La diferencia entre el cómic y la novela gráfica se llama Will Eisner. Así de simple. Sólo un genio puede convertir cada viñeta en una pequeña obra de arte. Y digo pequeña por tamaño, porque las sensaciones que trasmiten cada porción de esas páginas quitan la respiración.
Recuerdo cuando «Contrato con Dios» llegó a mis manos estuve varios minutos observando la portada. Quedé sobrepasado por la fuerza de sus trazos. La portada que yo conocí estaba en blanco y negro y sólo podía pensar en cómo unas líneas podían trasmitir la derrota de manera tan sutil.
Al adentrarme en sus páginas, mi sonrisa no dejaba de aumentar. Me deleitaba con sus encuadres, con los juegos de sombras, con la fuerza de los gestos de cada personaje. Estaba claro que no era un cómic. Era algo mucho más grande.
Cuando Eisner publicó esta obra, ya era un creador consolidado, que podía vivir de las rentas con Spirit, el personaje que lo catapultó a la fama. Pero su inquietud y conciencia necesitaban dar otro paso más. Quería romper con el menosprecio que despertaba el cómic frente a otras manifestaciones artísticas. Nadie mejor que él para conseguirlo.

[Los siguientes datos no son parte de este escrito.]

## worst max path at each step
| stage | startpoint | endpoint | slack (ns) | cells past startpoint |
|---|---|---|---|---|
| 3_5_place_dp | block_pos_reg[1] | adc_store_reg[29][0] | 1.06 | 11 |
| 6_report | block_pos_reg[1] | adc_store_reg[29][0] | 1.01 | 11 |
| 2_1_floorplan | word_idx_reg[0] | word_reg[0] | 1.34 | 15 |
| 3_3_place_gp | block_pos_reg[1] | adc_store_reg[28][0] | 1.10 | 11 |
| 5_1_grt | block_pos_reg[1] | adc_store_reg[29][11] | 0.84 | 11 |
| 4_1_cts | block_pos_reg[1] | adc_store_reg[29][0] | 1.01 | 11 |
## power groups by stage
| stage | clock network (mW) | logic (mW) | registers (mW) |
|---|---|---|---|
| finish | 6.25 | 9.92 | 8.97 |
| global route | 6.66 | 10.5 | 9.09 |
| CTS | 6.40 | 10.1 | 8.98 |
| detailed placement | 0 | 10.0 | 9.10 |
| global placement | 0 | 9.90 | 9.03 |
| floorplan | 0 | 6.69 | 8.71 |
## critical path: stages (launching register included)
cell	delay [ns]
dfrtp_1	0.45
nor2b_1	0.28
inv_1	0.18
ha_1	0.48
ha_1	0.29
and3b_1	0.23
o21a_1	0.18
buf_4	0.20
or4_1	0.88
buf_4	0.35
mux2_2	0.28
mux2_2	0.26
**src/rtl/dlts_pkg.sv**
```systemverilog
`default_nettype none
package dlts_pkg;

  localparam int SLOTS_DEF   = 16;
  localparam int ID_BITS_DEF = 16;

  localparam int CMD_W    = 2;
  localparam int CODE_W   = 8;
  localparam int DELAY_W  = 32;
  localparam int TGT_W    = 16;
  localparam int STATUS_W = 2;
  localparam int AID_W    = 16;

  localparam logic [CMD_W-1:0] CMD_TICK     = 2'd0;
  localparam logic [CMD_W-1:0] CMD_ADD      = 2'd1;
  localparam logic [CMD_W-1:0] CMD_DELETE   = 2'd2;
  localparam logic [CMD_W-1:0] CMD_DISPATCH = 2'd3;

  localparam logic [STATUS_W-1:0] ST_OK        = 2'd0;
  localparam logic [STATUS_W-1:0] ST_FULL      = 2'd1;
  localparam logic [STATUS_W-1:0] ST_NOT_FOUND = 2'd2;
  localparam logic [STATUS_W-1:0] ST_NOT_READY = 2'd3;

endpackage
`default_nettype wire

```
**src/rtl/dlts_mem.sv**
```systemverilog
`default_nettype none
module dlts_mem #(
  parameter int Width = 8,
  parameter int Depth = 16
) (
  input  wire logic                     clk_i,
  input  wire logic                     we_i,
  input  wire logic [$clog2(Depth)-1:0] waddr_i,
  input  wire logic [Width-1:0]         wdata_i,
  input  wire logic                     re_i,
  input  wire logic [$clog2(Depth)-1:0] raddr_i,
  output logic      [Width-1:0]         rdata_o
);

  logic [Width-1:0] mem [Depth];

  always_ff @(posedge clk_i) begin
    if (we_i) begin
      mem[waddr_i] <= wdata_i;
    end
    if (re_i) begin
      rdata_o <= mem[raddr_i];
    end
  end

endmodule
`default_nettype wire

```
**src/rtl/delta_list_task_scheduler.sv**
```systemverilog
// tick counts down the delay of the head entry unless it is ready; on an empty table it only answers
// delete scans the slots for the target id, then moves every later entry down one slot
// add walks to the insert point, shifts the later entries up one slot, then writes the new entry
// dispatch of a ready head moves the later entries down; a periodic task then takes the insert walk
// one request at a time; in_stall drops as the result is presented
// reset clears control state and the entry count; table memory is not cleared
`default_nettype none
module delta_list_task_scheduler #(
  parameter int Slots  = dlts_pkg::SLOTS_DEF,
  parameter int IdBits = dlts_pkg::ID_BITS_DEF
) (
  input  wire logic                          clk_i,
  input  wire logic                          rst_ni,
  input  wire logic                          in_valid_i,
  output logic                               in_stall_o,
  input  wire logic [dlts_pkg::CMD_W-1:0]    command_i,
  input  wire logic [dlts_pkg::CODE_W-1:0]   task_code_i,
  input  wire logic [dlts_pkg::DELAY_W-1:0]  start_delay_i,
  input  wire logic [dlts_pkg::DELAY_W-1:0]  repeat_period_i,
  input  wire logic [dlts_pkg::TGT_W-1:0]    target_id_i,
  output logic                               out_valid_o,
  input  wire logic                          out_stall_i,
  output logic      [dlts_pkg::STATUS_W-1:0] status_o,
  output logic      [dlts_pkg::AID_W-1:0]    assigned_id_o,
  output logic      [dlts_pkg::CODE_W-1:0]   run_code_o,
  output logic                               run_valid_o
);
  import dlts_pkg::*;

  localparam int IdxW = (Slots > 1) ? $clog2(Slots) : 1;
  localparam int CntW = $clog2(Slots + 1);
  localparam int CmpW = (IdBits > TGT_W) ? IdBits : TGT_W;

  typedef struct packed {
    logic               ready;
    logic [CODE_W-1:0]  code;
    logic [DELAY_W-1:0] rel;
    logic [DELAY_W-1:0] period;
    logic [IdBits-1:0]  ident;
  } entry_t;

  localparam int EntW = $bits(entry_t);

  localparam logic [3:0] S_IDLE    = 4'd0;
  localparam logic [3:0] S_HEAD    = 4'd1;
  localparam logic [3:0] S_INS_RD  = 4'd2;
  localparam logic [3:0] S_INS_CHK = 4'd3;
  localparam logic [3:0] S_UP_RD   = 4'd4;
  localparam logic [3:0] S_UP_WR   = 4'd5;
  localparam logic [3:0] S_INS_PUT = 4'd6;
  localparam logic [3:0] S_INS_NEW = 4'd7;
  localparam logic [3:0] S_DEL_RD  = 4'd8;
  localparam logic [3:0] S_DEL_CHK = 4'd9;
  localparam logic [3:0] S_DN_RD   = 4'd10;
  localparam logic [3:0] S_DN_WR   = 4'd11;
  localparam logic [3:0] S_DONE    = 4'd12;

  logic [3:0]          state_q, state_d;
  logic [CMD_W-1:0]    cmd_q, cmd_d;
  logic [CODE_W-1:0]   code_q, code_d;
  logic [DELAY_W-1:0]  delay_q, delay_d;
  logic [DELAY_W-1:0]  period_q, period_d;
  logic [TGT_W-1:0]    target_q, target_d;
  logic [CntW-1:0]     k_q, k_d;
  logic [CntW-1:0]     j_q, j_d;
  logic [CntW-1:0]     cnt_q, cnt_d;
  logic [DELAY_W-1:0]  sum_q, sum_d;
  logic [DELAY_W-1:0]  gap_q, gap_d;
  logic [IdBits-1:0]   id_q, id_d;
  logic                redo_q, redo_d;
  entry_t              cur_q, cur_d;
  logic [STATUS_W-1:0] res_status_q, res_status_d;
  logic [AID_W-1:0]    res_aid_q, res_aid_d;
  logic [CODE_W-1:0]   res_code_q, res_code_d;
  logic                res_run_q, res_run_d;
  logic                out_valid_q, out_valid_d;
  logic [STATUS_W-1:0] out_status_q;
  logic [AID_W-1:0]    out_aid_q;
  logic [CODE_W-1:0]   out_code_q;
  logic                out_run_q;

  logic                mem_we, mem_re;
  logic [IdxW-1:0]     mem_waddr, mem_raddr;
  entry_t              mem_wdata, rd_ent;
  logic [EntW-1:0]     mem_rdata;

  logic [DELAY_W:0]    sum_ext;
  logic [DELAY_W-1:0]  new_rel, tick_rel;
  logic [IdBits-1:0]   id_inc, id_next;
  logic                in_acc, out_load;

  assign rd_ent   = entry_t'(mem_rdata);
  assign sum_ext  = {1'b0, sum_q} + {1'b0, rd_ent.rel};
  assign new_rel  = delay_q - sum_q;
  assign tick_rel = (rd_ent.rel != '0) ? rd_ent.rel - 1'b1 : rd_ent.rel;
  assign id_inc   = id_q + 1'b1;
  assign id_next  = (id_inc == '0) ? IdBits'(1) : id_inc;
  assign in_acc   = in_valid_i & ~in_stall_o;
  assign out_load = (state_q == S_DONE) & (~out_valid_q | ~out_stall_i);

  dlts_mem #(
    .Width (EntW),
    .Depth (Slots)
  ) u_mem (
    .clk_i   (clk_i),
    .we_i    (mem_we),
    .waddr_i (mem_waddr),
    .wdata_i (mem_wdata),
    .re_i    (mem_re),
    .raddr_i (mem_raddr),
    .rdata_o (mem_rdata)
  );

  always_comb begin
    state_d      = state_q;
    cmd_d        = cmd_q;
    code_d       = code_q;
    delay_d      = delay_q;
    period_d     = period_q;
    target_d     = target_q;
    k_d          = k_q;
    j_d          = j_q;
    cnt_d        = cnt_q;
    sum_d        = sum_q;
    gap_d        = gap_q;
    id_d         = id_q;
    redo_d       = redo_q;
    cur_d        = cur_q;
    res_status_d = res_status_q;
    res_aid_d    = res_aid_q;
    res_code_d   = res_code_q;
    res_run_d    = res_run_q;
    mem_we       = 1'b0;
    mem_waddr    = '0;
    mem_wdata    = rd_ent;
    mem_re       = 1'b0;
    mem_raddr    = '0;

    unique case (state_q)
      S_IDLE: begin
        if (in_acc) begin
          cmd_d        = command_i;
          code_d       = task_code_i;
          delay_d      = start_delay_i;
          period_d     = repeat_period_i;
          target_d     = target_id_i;
          k_d          = '0;
          sum_d        = '0;
          redo_d       = 1'b0;
          res_status_d = ST_OK;
          res_aid_d    = '0;
          res_code_d   = '0;
          res_run_d    = 1'b0;
          unique case (command_i)
            CMD_TICK, CMD_DISPATCH: begin
              if (cnt_q == '0) begin
                if (command_i == CMD_DISPATCH) begin
                  res_status_d = ST_NOT_READY;
                end
                state_d = S_DONE;
              end else begin
                mem_re  = 1'b1;
                state_d = S_HEAD;
              end
            end
            CMD_ADD:    state_d = S_INS_RD;
            CMD_DELETE: state_d = S_DEL_RD;
            default:    state_d = S_DONE;
          endcase
        end
      end
      S_HEAD: begin
        if (cmd_q == CMD_TICK) begin
          if (!rd_ent.ready) begin
            mem_we          = 1'b1;
            mem_wdata.rel   = tick_rel;
            mem_wdata.ready = (tick_rel == '0);
          end
          state_d = S_DONE;
        end else if (!rd_ent.ready) begin
          res_status_d = ST_NOT_READY;
          state_d      = S_DONE;
        end else begin
          res_code_d = rd_ent.code;
          res_run_d  = 1'b1;
          code_d     = rd_ent.code;
          delay_d    = rd_ent.period;
          period_d   = rd_ent.period;
          redo_d     = (rd_ent.period != '0);
          gap_d      = rd_ent.rel;
          k_d        = '0;
          j_d        = CntW'(1);
          state_d    = S_DN_RD;
        end
      end
      S_INS_RD: begin
        if (k_q == cnt_q) begin
          if (k_q == CntW'(Slots)) begin
            res_status_d = ST_FULL;
            res_aid_d    = '0;
            state_d      = S_DONE;
          end else begin
            state_d = S_INS_NEW;
          end
        end else begin
          mem_re    = 1'b1;
          mem_raddr = k_q[IdxW-1:0];
          state_d   = S_INS_CHK;
        end
      end
      S_INS_CHK: begin
        if (sum_ext <= {1'b0, delay_q}) begin
          sum_d   = sum_ext[DELAY_W-1:0];
          k_d     = k_q + 1'b1;
          state_d = S_INS_RD;
        end else begin
          cur_d     = rd_ent;
          cur_d.rel = sum_ext[DELAY_W-1:0] - delay_q;
          j_d       = (cnt_q == CntW'(Slots)) ? CntW'(Slots - 2) : cnt_q - 1'b1;
          state_d   = S_UP_RD;
        end
      end
      S_UP_RD: begin
        if (j_q > k_q) begin
          mem_re    = 1'b1;
          mem_raddr = j_q[IdxW-1:0];
          state_d   = S_UP_WR;
        end else begin
          state_d = S_INS_PUT;
        end
      end
      S_UP_WR: begin
        mem_we    = 1'b1;
        mem_waddr = IdxW'(j_q + 1'b1);
        mem_wdata = rd_ent;
        j_d       = j_q - 1'b1;
        state_d   = S_UP_RD;
      end
      S_INS_PUT: begin
        if (k_q != CntW'(Slots - 1)) begin
          mem_we    = 1'b1;
          mem_waddr = IdxW'(k_q + 1'b1);
          mem_wdata = cur_q;
        end
        state_d = S_INS_NEW;
      end
      S_INS_NEW: begin
        mem_we          = 1'b1;
        mem_waddr       = k_q[IdxW-1:0];
        mem_wdata.ready = (new_rel == '0);
        mem_wdata.code  = code_q;
        mem_wdata.rel   = new_rel;
        mem_wdata.period = period_q;
        mem_wdata.ident = id_next;
        id_d            = id_next;
        res_aid_d       = AID_W'(id_next);
        if (cnt_q != CntW'(Slots)) begin
          cnt_d = cnt_q + 1'b1;
        end
        state_d = S_DONE;
      end
      S_DEL_RD: begin
        if (k_q == cnt_q) begin
          res_status_d = ST_NOT_FOUND;
          state_d      = S_DONE;
        end else begin
          mem_re    = 1'b1;
          mem_raddr = k_q[IdxW-1:0];
          state_d   = S_DEL_CHK;
        end
      end
      S_DEL_CHK: begin
        if (CmpW'(rd_ent.ident) == CmpW'(target_q)) begin
          gap_d   = rd_ent.rel;
          j_d     = k_q + 1'b1;
          state_d = S_DN_RD;
        end else begin
          k_d     = k_q + 1'b1;
          state_d = S_DEL_RD;
        end
      end
      S_DN_RD: begin
        if (j_q < cnt_q) begin
          mem_re    = 1'b1;
          mem_raddr = j_q[IdxW-1:0];
          state_d   = S_DN_WR;
        end else begin
          cnt_d = cnt_q - 1'b1;
          if (redo_q) begin
            k_d     = '0;
            sum_d   = '0;
            state_d = S_INS_RD;
          end else begin
            state_d = S_DONE;
          end
        end
      end
      S_DN_WR: begin
        mem_we        = 1'b1;
        mem_waddr     = IdxW'(j_q - 1'b1);
        mem_wdata     = rd_ent;
        mem_wdata.rel = rd_ent.rel + gap_q;
        gap_d         = '0;
        j_d           = j_q + 1'b1;
        state_d       = S_DN_RD;
      end
      S_DONE: begin
        if (out_load) begin
          state_d = S_IDLE;
        end
      end
      default: state_d = S_IDLE;
    endcase
  end

  assign out_valid_d = out_load | (out_valid_q & out_stall_i);

  always_ff @(posedge clk_i or negedge rst_ni) begin
    if (!rst_ni) begin
      state_q     <= S_IDLE;
      cnt_q       <= '0;
      id_q        <= '0;
      out_valid_q <= 1'b0;
    end else begin
      state_q     <= state_d;
      cnt_q       <= cnt_d;
      id_q        <= id_d;
      out_valid_q <= out_valid_d;
    end
  end

  always_ff @(posedge clk_i) begin
    cmd_q        <= cmd_d;
    code_q       <= code_d;
    delay_q      <= delay_d;
    period_q     <= period_d;
    target_q     <= target_d;
    k_q          <= k_d;
    j_q          <= j_d;
    sum_q        <= sum_d;
    gap_q        <= gap_d;
    redo_q       <= redo_d;
    cur_q        <= cur_d;
    res_status_q <= res_status_d;
    res_aid_q    <= res_aid_d;
    res_code_q   <= res_code_d;
    res_run_q    <= res_run_d;
    if (out_load) begin
      out_status_q <= res_status_q;
      out_aid_q    <= res_aid_q;
      out_code_q   <= res_code_q;
      out_run_q    <= res_run_q;
    end
  end

  assign in_stall_o    = (state_q != S_IDLE);
  assign out_valid_o   = out_valid_q;
  assign status_o      = out_status_q;
  assign assigned_id_o = out_aid_q;
  assign run_code_o    = out_code_q;
  assign run_valid_o   = out_run_q;

endmodule
`default_nettype wire

```
**config.mk**
```make
export PLATFORM = sky130hd
export DESIGN_NAME = delta_list_task_scheduler
export DESIGN_NICKNAME = d
export VERILOG_FILES = /design/src/rtl/dlts_pkg.sv /design/src/rtl/dlts_mem.sv /design/src/rtl/delta_list_task_scheduler.sv
export SDC_FILE = /design/constraint.sdc
export NUM_CORES = 2
export LEC_CHECK = 0
export BUFFER_PORTS_ARGS = -buffer_cell sky130_fd_sc_hd__buf_4
export CORE_UTILIZATION = 30
export CTS_CLUSTER_DIAMETER = 100
export DETAILED_ROUTE_END_ITERATION = 8
export PLACE_DENSITY_LB_ADDON = 0.15
export SYNTH_ARGS = -nofsm -noshare
export SYNTH_HDL_FRONTEND = slang
export SYNTH_SLANG_ARGS = --single-unit
```
**constraint.sdc**
```tcl
create_clock -name clk_i -period 22.6 [get_ports clk_i]
set_input_delay 4.52 -clock clk_i [delete_from_list [all_inputs] [get_ports clk_i]]
set_output_delay 4.52 -clock clk_i [all_outputs]
set_load 0.01 [all_outputs]
```
==> run metrics <==
footprint of the multi-input gates=0.02603 mm²; most used cells in the layout excluding fill and tap cells=1,821 x edfxtp_1, 580 x nand2_1, 557 x a211oi_1; share of cells above drive strength 1=9.335%; count of hold buffers inserted by post-cts repair=0; total nets after synthesis=6,855; routed vias/inst=5.519; number of flip-flops and latches in the synthesized netlist=1,847; number of buffers between clock root and the deepest sink=4; Yosys warning count=0; TritonCTS buffer count=209; Post-DRT Antenna Nets=0; clock root buffer=clkbuf_16; count of flip-flops with a built-in enable after synthesis=1,821; aggregate global-route resource usage=20.81%; Worst Max-Slew Pin Slew=1401 ps; worst clock skew=81.74 ps; count of final setup violators=0; router iterations before antenna repair=8; overall die width=532.9 µm; TritonCTS clock tree=done; Setup CP Type=register to register; global-route wire length before repair=431.9 mm; Die Y-Extent=532.9 µm; cell area power density=161.5 mW/mm²; unrepaired setup endpoints after global routing=false; pin count of the biggest net entering global routing=197; time the final worst path needs with I/O delays and setup=7172 ps; number of nets in the finished design=6,856; clock transition at the registers of the reported paths=60 ps; worst endpoint required time=23,100 ps; layout overhead on the synthesized area=13.90%; number of port buffers=122; part of the power in combinational logic=44.3%; crit share post-route=31.73%; post-route design area=0.09632 mm²; Total Neg Setup Slack=0 ps; mapped cell area=0.08457 mm²; Initial Util=30.22%; total number of placement rows=194; FF+latch area=0.05533 mm²; commonest non-fill, non-tap cell in the layout=edfxtp_1; final routed wirelength across all metal layers=303.5 mm; switching power as a share of total power=41.78%; critical path startpoint category=register; run status=finished clean; cell type of the slowest stage on the worst timing path=o21a_4; total grt overflow=0; VDD IR max=0.0001250 V; htree depth=4; number of DRC markers after the initial detailed-route iteration=5,495; placement-stage cell area=0.08984 mm²; signal arrival time at the worst endpoint=7670 ps; Die ar.=0.2840 mm²; count of pins on the block boundary=123; initial antenna violation count=9; HPWL after detailed placement=171.2 mm; ys flop type=edfxtp_1; Worst slew margin=5.728%; final number of hold-violating endpoints=0; kind of end point of the critical path=register; number of design rule violations left after detail routing=0; number of global-route vias before repair=56,650; number of gates resized after CTS=0; Setup Fix Bufs, Post-CTS=0; clock latency of the later-clocked register in the worst-skew pair=900 ps; Internal Pwr Total=0.009058 W; sequential cell area fraction in the yosys report=65.43%; final estimated routing congestion in global placement=0.8776; post-route worst hold slack=415.6 ps; Sequential Power Share=34.4%; worst-path fanout max=48; Leak=32.10 nW; Routed WL per cell=28.91 µm; net switching power=0.006501 W; number of vias in the routed layout=57,930; placeable core region=0.2799 mm²; synthesized area per cell=12.80 µm²; Clk network pwr share=21.3%; Hold Crit Class=register to register; number of different library cells in the post-synthesis netlist=93; max frequency=139.4 MHz; total of fill cells in the finished design=27,170; total of max-cap violations=0; share of synthesized flip-flops with an asynchronous set or reset=1.408%; clk sinks=1,847; slowest cell delay on critical path=880 ps; critical path cell sequence=ha_1, fa_1, a211oi_1, o211ai_1, nand3_1, a31oi_1, o211ai_1, a21oi_1, o21a_1, nor3_1, nor2_1, ha_1, nand4_1, nor2_1, o21a_1, nand3_1, o211ai_1, o21a_1, o21a_4, buf_4; Final Slew Violations=0; Mapped Cells=6,609
-- final timing paths --
check	from	end	slack [ps]	cells after the start
max	u_mem.rdata_o[48]$_DFFE_PP_	cur_q[38]$_DFFE_PP_	15430	20
min	res_code_q[5]$_SDFFCE_PN0P_	run_code_o[5]$_DFFE_PP_	420	0
max reg2reg	u_mem.rdata_o[48]$_DFFE_PP_	cur_q[38]$_DFFE_PP_	15430	20
min reg2reg	res_code_q[5]$_SDFFCE_PN0P_	run_code_o[5]$_DFFE_PP_	420	0
max in group asynchronous	rst_ni	cnt_q[3]$_DFFE_PN0P_	18580	1
min in group asynchronous	rst_ni	id_q[14]$_DFFE_PN0P_	3640	1
-- critical path, delay by kind of cell, from the launching register on --
family	cells	cell delay [ps]
compound gates	10	3340
fa+ha+maj	3	1100
buf+inv	1	750
flops	1	530
simple gates	6	950
-- synth_stat cells (all sizes together) (32+ instances only) --
master     n  area share, %
edfxtp  1821             65
nand2    584            2.6
a211oi   557            4.9
inv      440            2.0
o21ai    382            2.3
clkbuf   339            1.5
and2     306            2.3
a221oi   288            3.0
a21oi    261            1.5
nor2     200           0.89
ha       148            2.2
buf      143           0.79
xnor2    112            1.2
a32oi     91           0.94
o2111a    88            1.2
a21o      77           0.68
nand3     64           0.39
nor3      62           0.37
xor2      51           0.53
a222oi    44           0.52
nor2b     40           0.30
and3      32           0.24
nor4      32           0.29
-- through the flow --
stage               instances  setup slack [ps]  utilization (%)  power (W)
floorplan                6609             10720                -   0.009672
global placement        10120             15270            32.10    0.01225
detailed placement      10120             15290            32.10    0.01226
CTS                     10490             15410            34.41    0.01562
global route            10500             15010            34.41    0.01635
finish                  10500             15430            34.42    0.01556
-- cells by family (layout without fill, tap and decap cells) --
group	after synthesis	after routing	share of synthesized area (%)
AO/OA/AOI/OAI	2038	2038	17.47
XOR/XNOR	163	163	1.688
other	0	3	0
buffers and inverters	922	1083	4.252
multiplexers	34	34	0.4098
AND/OR/NAND/NOR	1453	1453	8.469
adder cells (fa/ha/maj)	152	152	2.284
flip-flops	1847	1847	65.43
-- power by group through the flow --
| stage | registers (W) | logic [W] | clock network, W |
|---|---|---|---|
| 2_1_floorplan | 0.00523 | 0.00444 | 0 |
| 3_3_place_gp | 0.00541 | 0.00685 | 0 |
| 3_5_place_dp | 0.00541 | 0.00685 | 0 |
| 4_1_cts | 0.00535 | 0.00689 | 0.00339 |
| 5_1_grt | 0.00538 | 0.00745 | 0.00351 |
| 6_report | 0.00535 | 0.00690 | 0.00332 |
-- registers in the layout, summed over array words and instances, names as in the netlist, 2 cells and up --
name and cells:
target_q 16, u_mem.rdata_o 89, sum_q 32, run_code_o 8, code_q 8, gap_q 32
j_q 5, status_o 2, assigned_id_o 16, state_q 4, cmd_q 2, cnt_q 5
k_q 5, res_status_q 2, delay_q 32, cur_q 89, period_q 32, id_q 16
u_mem.mem 1424, res_code_q 8, res_aid_q 16
-- final cells by class --
| cell class | count | area share (%) |
|---|---|---|
| sequential | 1847 | 57.45 |
| multi-input combinational | 3840 | 27.03 |
| clock buffer | 258 | 5.731 |
| tap | 3724 | 4.837 |
| timing repair buffer | 272 | 2.250 |
| inverter | 440 | 1.715 |
| clock inverter | 113 | 0.9859 |
| antenna | 3 | 0.007794 |
-- per-layer routing --
metal	track usage (%)	vias to the layer above	routed length (µm)
li1	-	25610	-
met1	28.64	30040	134900
met2	34.25	1879	143900
met3	2.483	398	16000
met4	6.280	0	8727
met5	0	-	0
No activity file was read; power rests on OpenSTA's default activity.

Reconocemos sus trazos en los personajes que componen las cuatro historias del volumen. Es fantástico ver como es capaz de trazar una evolución psicológica y moral a través de una mirada, de un gesto. El texto apoya la imagen, la refuerza y ambas integran un todo que nos ofrece una experiencia desconocida hasta su publicación.
Estamos ante la primera novela gráfica de la historia. Y una de las mejores.
Will Eisner consiguió, una vez más, revolucionar la cultura y el arte. Algo sólo al alcance de los genios.